▶ **Aim of the task**: Gather each line of the records where "repair" appears.

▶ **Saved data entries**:

------------------------------------------------------------

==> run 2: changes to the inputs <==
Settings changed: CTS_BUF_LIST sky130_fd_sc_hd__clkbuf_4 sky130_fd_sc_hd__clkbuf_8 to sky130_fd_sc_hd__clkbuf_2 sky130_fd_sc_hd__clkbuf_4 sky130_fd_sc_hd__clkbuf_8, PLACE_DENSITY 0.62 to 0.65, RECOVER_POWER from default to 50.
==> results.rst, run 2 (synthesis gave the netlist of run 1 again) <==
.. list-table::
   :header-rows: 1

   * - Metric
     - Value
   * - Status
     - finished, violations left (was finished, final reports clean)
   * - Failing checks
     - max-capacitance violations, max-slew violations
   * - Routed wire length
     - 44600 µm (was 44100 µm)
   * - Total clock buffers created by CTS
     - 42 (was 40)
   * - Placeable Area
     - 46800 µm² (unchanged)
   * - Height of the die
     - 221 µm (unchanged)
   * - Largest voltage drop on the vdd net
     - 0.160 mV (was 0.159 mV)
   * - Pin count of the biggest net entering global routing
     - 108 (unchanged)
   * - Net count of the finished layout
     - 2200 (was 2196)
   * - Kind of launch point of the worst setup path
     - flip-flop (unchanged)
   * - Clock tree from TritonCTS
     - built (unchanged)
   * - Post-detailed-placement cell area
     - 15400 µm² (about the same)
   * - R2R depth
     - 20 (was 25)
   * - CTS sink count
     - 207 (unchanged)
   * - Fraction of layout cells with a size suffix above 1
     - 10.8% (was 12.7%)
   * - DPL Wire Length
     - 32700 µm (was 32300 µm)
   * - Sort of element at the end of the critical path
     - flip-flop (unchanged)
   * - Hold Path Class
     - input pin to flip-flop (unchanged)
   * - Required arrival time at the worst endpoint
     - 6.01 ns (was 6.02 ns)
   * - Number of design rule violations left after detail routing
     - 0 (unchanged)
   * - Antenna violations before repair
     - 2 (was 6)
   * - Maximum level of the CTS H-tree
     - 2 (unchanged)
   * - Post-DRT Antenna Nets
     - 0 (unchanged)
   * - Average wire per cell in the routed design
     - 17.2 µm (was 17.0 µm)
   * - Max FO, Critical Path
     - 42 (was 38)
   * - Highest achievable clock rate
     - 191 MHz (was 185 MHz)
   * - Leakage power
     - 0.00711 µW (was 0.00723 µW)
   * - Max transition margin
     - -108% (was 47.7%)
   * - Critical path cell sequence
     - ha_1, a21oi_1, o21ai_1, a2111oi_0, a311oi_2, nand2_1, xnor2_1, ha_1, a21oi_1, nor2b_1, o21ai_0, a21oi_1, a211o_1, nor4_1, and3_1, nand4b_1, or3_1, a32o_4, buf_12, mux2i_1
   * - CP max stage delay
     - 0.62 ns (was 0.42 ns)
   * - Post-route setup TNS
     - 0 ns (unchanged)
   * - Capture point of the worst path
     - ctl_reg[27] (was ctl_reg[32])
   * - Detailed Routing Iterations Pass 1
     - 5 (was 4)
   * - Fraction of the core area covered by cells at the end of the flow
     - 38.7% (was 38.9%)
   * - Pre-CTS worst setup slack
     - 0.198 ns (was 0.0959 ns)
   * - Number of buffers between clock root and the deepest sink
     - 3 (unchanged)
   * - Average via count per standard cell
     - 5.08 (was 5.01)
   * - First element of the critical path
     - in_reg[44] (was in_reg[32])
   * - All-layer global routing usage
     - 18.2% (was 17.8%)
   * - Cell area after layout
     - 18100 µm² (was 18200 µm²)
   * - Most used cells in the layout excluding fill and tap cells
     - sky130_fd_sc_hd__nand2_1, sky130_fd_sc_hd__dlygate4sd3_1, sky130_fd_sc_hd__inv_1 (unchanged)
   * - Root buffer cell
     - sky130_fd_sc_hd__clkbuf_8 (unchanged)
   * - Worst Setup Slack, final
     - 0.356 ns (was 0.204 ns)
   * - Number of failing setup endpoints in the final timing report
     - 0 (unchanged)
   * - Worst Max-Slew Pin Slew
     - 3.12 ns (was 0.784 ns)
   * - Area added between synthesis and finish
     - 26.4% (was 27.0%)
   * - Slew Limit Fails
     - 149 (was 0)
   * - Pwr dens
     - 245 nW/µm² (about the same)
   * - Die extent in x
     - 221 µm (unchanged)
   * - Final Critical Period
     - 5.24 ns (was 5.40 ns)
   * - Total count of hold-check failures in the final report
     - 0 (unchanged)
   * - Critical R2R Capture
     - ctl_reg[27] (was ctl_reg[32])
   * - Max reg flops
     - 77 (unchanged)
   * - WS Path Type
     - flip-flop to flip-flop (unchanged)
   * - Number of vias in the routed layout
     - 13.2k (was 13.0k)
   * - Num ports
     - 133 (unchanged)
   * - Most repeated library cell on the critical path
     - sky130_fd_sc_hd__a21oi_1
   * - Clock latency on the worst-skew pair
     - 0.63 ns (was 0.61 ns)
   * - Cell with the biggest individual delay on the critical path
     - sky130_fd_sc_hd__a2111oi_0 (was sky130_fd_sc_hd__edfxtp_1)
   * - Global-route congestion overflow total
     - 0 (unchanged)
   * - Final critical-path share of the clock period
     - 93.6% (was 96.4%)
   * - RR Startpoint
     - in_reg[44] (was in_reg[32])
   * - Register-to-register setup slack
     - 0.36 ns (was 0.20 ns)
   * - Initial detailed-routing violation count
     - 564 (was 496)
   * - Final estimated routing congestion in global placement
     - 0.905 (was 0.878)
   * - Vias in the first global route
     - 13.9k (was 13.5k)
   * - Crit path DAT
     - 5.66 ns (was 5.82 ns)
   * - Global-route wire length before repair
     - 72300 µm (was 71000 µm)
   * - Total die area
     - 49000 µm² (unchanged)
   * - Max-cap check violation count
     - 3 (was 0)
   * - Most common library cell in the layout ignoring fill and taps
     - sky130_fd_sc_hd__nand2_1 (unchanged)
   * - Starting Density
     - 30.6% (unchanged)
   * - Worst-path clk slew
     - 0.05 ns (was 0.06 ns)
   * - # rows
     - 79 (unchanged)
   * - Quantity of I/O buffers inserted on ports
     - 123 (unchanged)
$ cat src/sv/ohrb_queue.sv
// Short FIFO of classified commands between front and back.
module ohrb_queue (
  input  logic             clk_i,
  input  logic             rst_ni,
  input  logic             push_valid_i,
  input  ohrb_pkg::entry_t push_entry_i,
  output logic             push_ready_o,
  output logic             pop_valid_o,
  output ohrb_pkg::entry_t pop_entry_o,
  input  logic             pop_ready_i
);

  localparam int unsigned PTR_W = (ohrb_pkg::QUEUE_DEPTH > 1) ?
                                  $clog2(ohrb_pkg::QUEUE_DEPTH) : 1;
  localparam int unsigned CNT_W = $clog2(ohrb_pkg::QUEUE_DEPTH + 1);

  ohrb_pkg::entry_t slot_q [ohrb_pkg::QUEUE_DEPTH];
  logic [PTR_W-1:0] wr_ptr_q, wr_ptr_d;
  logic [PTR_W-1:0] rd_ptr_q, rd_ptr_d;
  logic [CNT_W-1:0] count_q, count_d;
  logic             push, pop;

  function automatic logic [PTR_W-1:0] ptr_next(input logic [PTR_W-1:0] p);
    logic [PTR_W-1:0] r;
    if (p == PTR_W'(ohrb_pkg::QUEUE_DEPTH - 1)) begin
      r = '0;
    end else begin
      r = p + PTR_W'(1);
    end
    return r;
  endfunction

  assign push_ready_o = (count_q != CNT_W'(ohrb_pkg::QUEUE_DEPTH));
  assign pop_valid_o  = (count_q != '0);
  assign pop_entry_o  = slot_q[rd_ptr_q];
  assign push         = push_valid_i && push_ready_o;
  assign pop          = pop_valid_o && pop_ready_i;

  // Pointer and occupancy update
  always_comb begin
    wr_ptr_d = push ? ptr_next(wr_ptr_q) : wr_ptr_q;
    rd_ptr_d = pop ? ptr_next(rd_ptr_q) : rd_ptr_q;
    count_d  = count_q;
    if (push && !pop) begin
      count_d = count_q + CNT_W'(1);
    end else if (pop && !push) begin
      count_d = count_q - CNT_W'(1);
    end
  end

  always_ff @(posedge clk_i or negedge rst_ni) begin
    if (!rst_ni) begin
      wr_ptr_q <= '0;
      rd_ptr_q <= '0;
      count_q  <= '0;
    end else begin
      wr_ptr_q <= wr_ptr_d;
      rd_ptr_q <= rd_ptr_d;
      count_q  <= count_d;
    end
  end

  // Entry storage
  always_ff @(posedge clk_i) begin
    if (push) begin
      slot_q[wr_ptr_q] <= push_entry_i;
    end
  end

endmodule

------------------------------------------------------------

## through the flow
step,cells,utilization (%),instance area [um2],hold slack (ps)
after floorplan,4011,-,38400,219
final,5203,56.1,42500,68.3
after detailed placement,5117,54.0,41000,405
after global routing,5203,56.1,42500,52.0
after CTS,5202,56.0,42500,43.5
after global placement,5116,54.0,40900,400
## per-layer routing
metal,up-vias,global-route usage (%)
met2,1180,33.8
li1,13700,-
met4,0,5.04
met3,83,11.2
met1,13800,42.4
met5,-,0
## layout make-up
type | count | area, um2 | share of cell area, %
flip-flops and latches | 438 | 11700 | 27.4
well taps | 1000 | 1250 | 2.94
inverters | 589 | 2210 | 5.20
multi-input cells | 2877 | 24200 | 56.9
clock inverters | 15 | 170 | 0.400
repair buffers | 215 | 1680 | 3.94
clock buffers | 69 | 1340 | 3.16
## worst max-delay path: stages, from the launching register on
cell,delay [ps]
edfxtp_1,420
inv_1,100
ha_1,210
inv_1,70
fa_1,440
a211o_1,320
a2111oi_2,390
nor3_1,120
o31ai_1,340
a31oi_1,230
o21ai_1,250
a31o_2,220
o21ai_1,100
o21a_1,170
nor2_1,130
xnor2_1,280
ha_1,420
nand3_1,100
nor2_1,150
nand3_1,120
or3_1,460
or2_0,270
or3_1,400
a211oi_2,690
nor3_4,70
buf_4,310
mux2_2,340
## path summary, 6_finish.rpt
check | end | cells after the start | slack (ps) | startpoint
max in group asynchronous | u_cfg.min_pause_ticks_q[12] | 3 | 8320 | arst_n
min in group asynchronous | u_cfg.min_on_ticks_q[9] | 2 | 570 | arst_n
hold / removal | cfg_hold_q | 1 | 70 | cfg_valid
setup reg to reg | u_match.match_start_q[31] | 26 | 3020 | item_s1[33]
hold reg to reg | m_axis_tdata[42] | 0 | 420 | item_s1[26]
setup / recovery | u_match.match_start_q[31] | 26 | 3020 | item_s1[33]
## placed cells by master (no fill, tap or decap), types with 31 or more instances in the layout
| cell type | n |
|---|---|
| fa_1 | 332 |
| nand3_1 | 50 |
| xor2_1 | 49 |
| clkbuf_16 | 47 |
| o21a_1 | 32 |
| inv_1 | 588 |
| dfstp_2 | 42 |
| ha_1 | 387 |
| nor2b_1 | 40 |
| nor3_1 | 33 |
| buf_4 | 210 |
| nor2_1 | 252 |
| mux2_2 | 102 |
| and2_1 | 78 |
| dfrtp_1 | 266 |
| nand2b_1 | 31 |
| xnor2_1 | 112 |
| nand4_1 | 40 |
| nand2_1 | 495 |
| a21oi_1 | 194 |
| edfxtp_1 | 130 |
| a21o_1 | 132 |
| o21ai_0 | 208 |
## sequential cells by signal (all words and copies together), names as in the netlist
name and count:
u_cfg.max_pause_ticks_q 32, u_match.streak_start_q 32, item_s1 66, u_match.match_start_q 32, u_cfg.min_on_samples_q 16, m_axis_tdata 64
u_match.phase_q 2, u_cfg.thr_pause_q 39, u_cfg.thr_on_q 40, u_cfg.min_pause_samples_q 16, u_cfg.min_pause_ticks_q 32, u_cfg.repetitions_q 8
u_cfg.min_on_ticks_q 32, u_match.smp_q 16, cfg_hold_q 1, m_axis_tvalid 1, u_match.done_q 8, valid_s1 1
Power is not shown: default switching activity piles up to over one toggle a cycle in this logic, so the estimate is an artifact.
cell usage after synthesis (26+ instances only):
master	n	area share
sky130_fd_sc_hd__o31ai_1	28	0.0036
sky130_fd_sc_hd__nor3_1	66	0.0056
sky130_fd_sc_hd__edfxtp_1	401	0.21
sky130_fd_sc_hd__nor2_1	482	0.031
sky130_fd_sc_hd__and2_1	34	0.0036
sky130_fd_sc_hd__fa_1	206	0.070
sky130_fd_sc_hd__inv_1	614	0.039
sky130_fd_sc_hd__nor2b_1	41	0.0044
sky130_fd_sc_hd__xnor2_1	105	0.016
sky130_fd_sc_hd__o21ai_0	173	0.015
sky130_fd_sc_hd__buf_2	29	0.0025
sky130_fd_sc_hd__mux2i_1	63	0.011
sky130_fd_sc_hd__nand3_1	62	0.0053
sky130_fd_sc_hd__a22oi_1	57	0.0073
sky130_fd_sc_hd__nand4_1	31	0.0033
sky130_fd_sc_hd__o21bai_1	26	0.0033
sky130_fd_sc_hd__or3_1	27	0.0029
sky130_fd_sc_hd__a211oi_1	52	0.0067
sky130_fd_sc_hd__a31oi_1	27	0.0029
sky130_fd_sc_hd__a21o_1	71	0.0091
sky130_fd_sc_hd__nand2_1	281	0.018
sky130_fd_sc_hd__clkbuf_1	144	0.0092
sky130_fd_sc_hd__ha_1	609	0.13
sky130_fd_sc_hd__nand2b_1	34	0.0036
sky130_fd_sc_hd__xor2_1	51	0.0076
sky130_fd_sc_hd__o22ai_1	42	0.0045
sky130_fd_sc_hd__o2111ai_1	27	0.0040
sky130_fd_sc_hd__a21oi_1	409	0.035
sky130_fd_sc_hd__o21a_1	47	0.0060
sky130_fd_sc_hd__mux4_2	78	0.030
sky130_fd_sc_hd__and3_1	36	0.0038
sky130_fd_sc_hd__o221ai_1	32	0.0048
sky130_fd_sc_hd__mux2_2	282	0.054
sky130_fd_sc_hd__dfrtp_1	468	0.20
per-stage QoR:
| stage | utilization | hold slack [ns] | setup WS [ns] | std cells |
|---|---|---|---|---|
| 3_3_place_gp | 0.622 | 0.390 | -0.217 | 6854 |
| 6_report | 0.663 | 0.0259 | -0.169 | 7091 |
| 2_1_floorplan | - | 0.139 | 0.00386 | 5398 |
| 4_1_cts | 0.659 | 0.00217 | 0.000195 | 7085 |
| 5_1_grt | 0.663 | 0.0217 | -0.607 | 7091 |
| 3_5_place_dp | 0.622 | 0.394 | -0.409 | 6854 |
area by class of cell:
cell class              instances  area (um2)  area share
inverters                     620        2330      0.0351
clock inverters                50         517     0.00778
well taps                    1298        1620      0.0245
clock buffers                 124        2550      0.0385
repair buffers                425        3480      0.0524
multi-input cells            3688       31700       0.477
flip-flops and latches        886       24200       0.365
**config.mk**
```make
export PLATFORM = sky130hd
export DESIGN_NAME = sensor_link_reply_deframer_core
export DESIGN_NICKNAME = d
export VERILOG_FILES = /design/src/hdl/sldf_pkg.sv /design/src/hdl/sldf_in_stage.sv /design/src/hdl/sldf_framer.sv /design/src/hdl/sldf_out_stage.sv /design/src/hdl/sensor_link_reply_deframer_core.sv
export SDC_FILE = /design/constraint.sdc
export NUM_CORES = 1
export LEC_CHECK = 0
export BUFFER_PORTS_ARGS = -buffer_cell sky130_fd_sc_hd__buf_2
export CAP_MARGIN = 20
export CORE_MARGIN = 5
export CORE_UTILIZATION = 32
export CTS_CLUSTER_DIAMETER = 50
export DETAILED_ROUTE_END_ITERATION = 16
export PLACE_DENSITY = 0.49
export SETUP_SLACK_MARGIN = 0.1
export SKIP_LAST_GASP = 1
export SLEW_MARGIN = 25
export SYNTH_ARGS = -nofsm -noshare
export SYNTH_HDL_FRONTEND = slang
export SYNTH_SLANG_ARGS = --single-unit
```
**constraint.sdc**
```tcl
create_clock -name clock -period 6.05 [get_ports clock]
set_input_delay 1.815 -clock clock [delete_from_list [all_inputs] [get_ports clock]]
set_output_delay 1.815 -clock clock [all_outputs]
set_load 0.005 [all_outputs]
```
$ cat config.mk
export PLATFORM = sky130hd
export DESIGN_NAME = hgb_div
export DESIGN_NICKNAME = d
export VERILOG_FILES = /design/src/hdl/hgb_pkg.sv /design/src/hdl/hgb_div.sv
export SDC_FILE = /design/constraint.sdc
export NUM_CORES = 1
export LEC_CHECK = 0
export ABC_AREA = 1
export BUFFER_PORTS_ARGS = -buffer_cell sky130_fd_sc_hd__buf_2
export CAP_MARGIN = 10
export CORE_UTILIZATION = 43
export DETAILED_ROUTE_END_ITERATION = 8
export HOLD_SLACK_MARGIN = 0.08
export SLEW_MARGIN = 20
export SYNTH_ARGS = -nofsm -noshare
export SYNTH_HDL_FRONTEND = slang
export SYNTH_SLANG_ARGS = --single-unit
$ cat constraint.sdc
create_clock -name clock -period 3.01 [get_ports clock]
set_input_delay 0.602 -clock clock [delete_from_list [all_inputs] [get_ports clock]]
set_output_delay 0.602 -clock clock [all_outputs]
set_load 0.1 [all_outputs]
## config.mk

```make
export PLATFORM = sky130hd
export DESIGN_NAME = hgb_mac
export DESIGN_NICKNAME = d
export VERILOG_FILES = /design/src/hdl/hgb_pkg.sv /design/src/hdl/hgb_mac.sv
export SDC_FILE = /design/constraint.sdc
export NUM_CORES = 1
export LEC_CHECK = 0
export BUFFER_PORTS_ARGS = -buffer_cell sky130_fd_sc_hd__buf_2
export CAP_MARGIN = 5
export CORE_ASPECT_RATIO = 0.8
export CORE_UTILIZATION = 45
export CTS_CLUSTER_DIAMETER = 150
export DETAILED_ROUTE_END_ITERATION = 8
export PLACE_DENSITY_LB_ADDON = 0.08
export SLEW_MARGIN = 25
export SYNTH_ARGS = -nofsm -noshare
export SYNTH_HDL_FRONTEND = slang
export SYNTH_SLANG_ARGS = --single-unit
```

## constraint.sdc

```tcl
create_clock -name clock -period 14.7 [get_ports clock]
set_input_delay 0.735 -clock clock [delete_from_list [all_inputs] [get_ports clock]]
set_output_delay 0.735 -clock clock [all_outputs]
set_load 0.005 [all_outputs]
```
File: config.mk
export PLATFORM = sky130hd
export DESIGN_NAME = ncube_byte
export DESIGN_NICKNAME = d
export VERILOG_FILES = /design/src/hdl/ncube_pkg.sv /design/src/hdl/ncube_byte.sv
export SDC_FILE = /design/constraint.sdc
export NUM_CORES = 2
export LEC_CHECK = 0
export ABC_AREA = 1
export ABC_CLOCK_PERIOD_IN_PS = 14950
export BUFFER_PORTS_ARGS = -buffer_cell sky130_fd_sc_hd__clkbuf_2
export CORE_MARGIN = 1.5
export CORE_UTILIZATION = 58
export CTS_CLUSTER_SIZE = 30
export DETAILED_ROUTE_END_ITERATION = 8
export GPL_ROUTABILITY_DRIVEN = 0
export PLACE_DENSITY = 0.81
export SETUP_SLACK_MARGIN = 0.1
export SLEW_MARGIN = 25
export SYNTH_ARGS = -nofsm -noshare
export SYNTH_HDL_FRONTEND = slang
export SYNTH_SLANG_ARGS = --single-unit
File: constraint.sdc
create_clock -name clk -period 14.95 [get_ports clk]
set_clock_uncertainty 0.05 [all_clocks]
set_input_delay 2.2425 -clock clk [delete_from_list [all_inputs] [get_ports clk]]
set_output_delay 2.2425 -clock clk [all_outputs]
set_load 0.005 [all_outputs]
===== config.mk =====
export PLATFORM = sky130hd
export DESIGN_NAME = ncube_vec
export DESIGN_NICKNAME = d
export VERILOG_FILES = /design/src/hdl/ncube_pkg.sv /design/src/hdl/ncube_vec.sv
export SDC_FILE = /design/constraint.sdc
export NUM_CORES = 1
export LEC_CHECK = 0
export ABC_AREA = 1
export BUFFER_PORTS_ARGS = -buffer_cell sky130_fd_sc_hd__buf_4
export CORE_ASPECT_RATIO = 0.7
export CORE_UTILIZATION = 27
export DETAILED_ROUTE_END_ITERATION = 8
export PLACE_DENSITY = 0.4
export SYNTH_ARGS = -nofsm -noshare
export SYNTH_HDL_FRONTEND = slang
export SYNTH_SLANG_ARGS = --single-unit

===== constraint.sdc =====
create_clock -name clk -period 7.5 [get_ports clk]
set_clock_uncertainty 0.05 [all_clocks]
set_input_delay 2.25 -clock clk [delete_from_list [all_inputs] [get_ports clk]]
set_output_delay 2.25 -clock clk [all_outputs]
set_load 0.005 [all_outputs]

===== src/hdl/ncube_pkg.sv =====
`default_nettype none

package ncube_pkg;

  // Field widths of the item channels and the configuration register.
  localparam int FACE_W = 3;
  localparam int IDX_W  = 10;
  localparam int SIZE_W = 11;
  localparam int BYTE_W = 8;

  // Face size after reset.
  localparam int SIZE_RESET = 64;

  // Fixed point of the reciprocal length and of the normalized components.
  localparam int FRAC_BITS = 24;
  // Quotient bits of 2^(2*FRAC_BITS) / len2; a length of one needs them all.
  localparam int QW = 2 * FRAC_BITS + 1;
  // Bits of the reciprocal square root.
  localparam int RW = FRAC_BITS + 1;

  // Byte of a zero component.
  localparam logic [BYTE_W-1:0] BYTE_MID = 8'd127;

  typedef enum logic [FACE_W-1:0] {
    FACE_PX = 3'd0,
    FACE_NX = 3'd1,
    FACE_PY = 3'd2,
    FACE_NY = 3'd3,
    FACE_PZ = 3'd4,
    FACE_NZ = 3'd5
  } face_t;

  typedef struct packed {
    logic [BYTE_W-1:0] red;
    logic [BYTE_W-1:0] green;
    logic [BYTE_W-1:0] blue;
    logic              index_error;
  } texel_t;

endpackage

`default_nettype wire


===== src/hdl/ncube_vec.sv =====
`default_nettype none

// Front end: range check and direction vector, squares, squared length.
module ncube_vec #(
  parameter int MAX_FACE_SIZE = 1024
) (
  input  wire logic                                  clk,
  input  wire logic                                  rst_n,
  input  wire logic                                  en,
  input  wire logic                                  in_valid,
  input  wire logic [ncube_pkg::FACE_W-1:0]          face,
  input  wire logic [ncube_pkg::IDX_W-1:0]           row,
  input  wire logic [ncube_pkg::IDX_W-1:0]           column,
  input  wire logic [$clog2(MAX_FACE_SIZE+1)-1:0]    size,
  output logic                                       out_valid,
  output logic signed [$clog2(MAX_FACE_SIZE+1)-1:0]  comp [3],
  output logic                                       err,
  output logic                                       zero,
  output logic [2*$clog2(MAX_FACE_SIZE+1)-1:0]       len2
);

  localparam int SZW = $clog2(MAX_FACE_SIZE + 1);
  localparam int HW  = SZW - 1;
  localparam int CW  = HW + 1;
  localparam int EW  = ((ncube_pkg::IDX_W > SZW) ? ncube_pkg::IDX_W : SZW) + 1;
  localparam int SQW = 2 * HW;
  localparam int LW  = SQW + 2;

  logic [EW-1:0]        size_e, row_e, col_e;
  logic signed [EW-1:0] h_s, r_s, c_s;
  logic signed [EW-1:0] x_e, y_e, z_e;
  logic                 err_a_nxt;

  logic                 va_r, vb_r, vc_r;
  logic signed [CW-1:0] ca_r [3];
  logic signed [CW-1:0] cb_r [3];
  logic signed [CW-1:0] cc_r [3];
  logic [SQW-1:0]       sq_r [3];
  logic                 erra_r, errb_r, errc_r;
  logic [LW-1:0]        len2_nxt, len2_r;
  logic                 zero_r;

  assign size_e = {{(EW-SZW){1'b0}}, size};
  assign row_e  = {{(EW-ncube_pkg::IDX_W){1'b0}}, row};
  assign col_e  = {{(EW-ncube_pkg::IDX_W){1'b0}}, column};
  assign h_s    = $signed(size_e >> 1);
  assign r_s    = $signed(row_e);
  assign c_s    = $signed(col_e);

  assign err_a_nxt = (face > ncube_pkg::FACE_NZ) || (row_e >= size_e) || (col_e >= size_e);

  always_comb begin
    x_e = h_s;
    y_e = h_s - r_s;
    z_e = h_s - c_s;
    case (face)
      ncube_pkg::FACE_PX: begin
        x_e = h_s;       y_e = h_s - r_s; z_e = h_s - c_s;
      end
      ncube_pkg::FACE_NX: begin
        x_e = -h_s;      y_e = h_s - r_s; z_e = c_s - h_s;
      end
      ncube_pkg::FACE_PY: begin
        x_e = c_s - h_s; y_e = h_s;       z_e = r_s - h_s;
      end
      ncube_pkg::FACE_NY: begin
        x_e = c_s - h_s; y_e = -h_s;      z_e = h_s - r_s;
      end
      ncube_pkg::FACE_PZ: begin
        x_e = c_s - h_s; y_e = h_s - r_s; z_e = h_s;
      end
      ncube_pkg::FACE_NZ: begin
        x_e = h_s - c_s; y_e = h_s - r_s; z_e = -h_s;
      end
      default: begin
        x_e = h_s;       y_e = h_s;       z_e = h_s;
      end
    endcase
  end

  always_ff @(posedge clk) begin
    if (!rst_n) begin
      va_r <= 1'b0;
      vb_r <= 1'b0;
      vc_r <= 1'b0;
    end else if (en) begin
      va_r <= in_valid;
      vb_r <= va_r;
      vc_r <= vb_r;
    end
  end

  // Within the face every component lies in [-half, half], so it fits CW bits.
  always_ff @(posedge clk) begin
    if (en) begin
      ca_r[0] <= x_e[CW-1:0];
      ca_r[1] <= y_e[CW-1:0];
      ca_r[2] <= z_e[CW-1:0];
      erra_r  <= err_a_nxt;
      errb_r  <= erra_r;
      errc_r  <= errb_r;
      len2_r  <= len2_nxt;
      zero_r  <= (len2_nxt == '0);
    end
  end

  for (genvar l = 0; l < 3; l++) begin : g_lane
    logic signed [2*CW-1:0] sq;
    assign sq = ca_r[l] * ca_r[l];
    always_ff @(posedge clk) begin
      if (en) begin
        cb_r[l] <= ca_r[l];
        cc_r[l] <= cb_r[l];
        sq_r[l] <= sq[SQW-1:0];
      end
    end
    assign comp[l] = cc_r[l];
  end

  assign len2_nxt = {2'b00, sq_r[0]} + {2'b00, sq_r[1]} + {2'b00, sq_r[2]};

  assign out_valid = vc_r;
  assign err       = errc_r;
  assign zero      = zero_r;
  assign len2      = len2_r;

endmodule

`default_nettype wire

------------------------------------------------------------

▶ **Solution**:
   * - Antenna violations before repair
   * - Global-route wire length before repair
repair buffers | 215 | 1680 | 3.94
repair buffers                425        3480      0.0524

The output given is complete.